DATA FOR PROCESSING:
((

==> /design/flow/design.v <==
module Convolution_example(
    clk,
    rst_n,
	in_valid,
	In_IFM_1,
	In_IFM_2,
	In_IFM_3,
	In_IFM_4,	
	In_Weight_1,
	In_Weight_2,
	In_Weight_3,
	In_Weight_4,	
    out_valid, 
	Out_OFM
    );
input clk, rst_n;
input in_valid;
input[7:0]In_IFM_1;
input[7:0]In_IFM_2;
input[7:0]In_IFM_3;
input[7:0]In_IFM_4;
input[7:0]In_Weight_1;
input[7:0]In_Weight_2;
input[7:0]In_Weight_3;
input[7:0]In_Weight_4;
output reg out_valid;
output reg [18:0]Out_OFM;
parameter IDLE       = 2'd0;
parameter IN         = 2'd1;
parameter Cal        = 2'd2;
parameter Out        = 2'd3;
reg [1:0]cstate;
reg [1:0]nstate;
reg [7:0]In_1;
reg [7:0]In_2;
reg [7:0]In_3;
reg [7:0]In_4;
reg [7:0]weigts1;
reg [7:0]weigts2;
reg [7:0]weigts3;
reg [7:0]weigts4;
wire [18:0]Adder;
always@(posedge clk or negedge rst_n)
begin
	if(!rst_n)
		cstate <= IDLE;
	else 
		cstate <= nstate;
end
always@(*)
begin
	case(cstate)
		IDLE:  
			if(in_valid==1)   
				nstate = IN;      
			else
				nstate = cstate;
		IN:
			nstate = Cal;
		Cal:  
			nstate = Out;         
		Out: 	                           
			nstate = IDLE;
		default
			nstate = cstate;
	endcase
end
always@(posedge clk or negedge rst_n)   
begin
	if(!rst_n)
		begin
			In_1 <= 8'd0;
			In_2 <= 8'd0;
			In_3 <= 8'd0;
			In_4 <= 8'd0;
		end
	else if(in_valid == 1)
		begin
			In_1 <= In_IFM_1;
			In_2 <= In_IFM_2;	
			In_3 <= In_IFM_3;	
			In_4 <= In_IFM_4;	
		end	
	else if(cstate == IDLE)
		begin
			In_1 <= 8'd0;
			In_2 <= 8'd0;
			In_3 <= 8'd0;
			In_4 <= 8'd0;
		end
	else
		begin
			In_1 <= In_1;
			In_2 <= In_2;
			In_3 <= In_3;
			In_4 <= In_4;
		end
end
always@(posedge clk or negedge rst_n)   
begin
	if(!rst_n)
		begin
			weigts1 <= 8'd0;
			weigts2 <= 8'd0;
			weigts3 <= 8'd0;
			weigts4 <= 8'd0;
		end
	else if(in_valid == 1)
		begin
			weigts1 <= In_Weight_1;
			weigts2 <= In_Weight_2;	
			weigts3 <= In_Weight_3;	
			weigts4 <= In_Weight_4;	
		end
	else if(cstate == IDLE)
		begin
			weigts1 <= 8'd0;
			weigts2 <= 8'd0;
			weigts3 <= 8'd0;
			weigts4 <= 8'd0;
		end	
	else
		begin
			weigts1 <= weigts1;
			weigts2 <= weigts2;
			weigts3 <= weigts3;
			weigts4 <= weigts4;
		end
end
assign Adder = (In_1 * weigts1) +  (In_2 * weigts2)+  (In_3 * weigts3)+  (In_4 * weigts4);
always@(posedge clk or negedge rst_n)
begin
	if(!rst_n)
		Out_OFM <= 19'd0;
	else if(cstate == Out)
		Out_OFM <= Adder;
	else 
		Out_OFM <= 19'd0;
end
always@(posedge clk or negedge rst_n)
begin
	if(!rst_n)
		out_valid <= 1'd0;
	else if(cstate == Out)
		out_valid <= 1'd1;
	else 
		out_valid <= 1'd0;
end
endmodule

))

TASK ITEM: For the listing above, state how many lines include the word "cstate", and give only the number.

RESULT BELOW: 10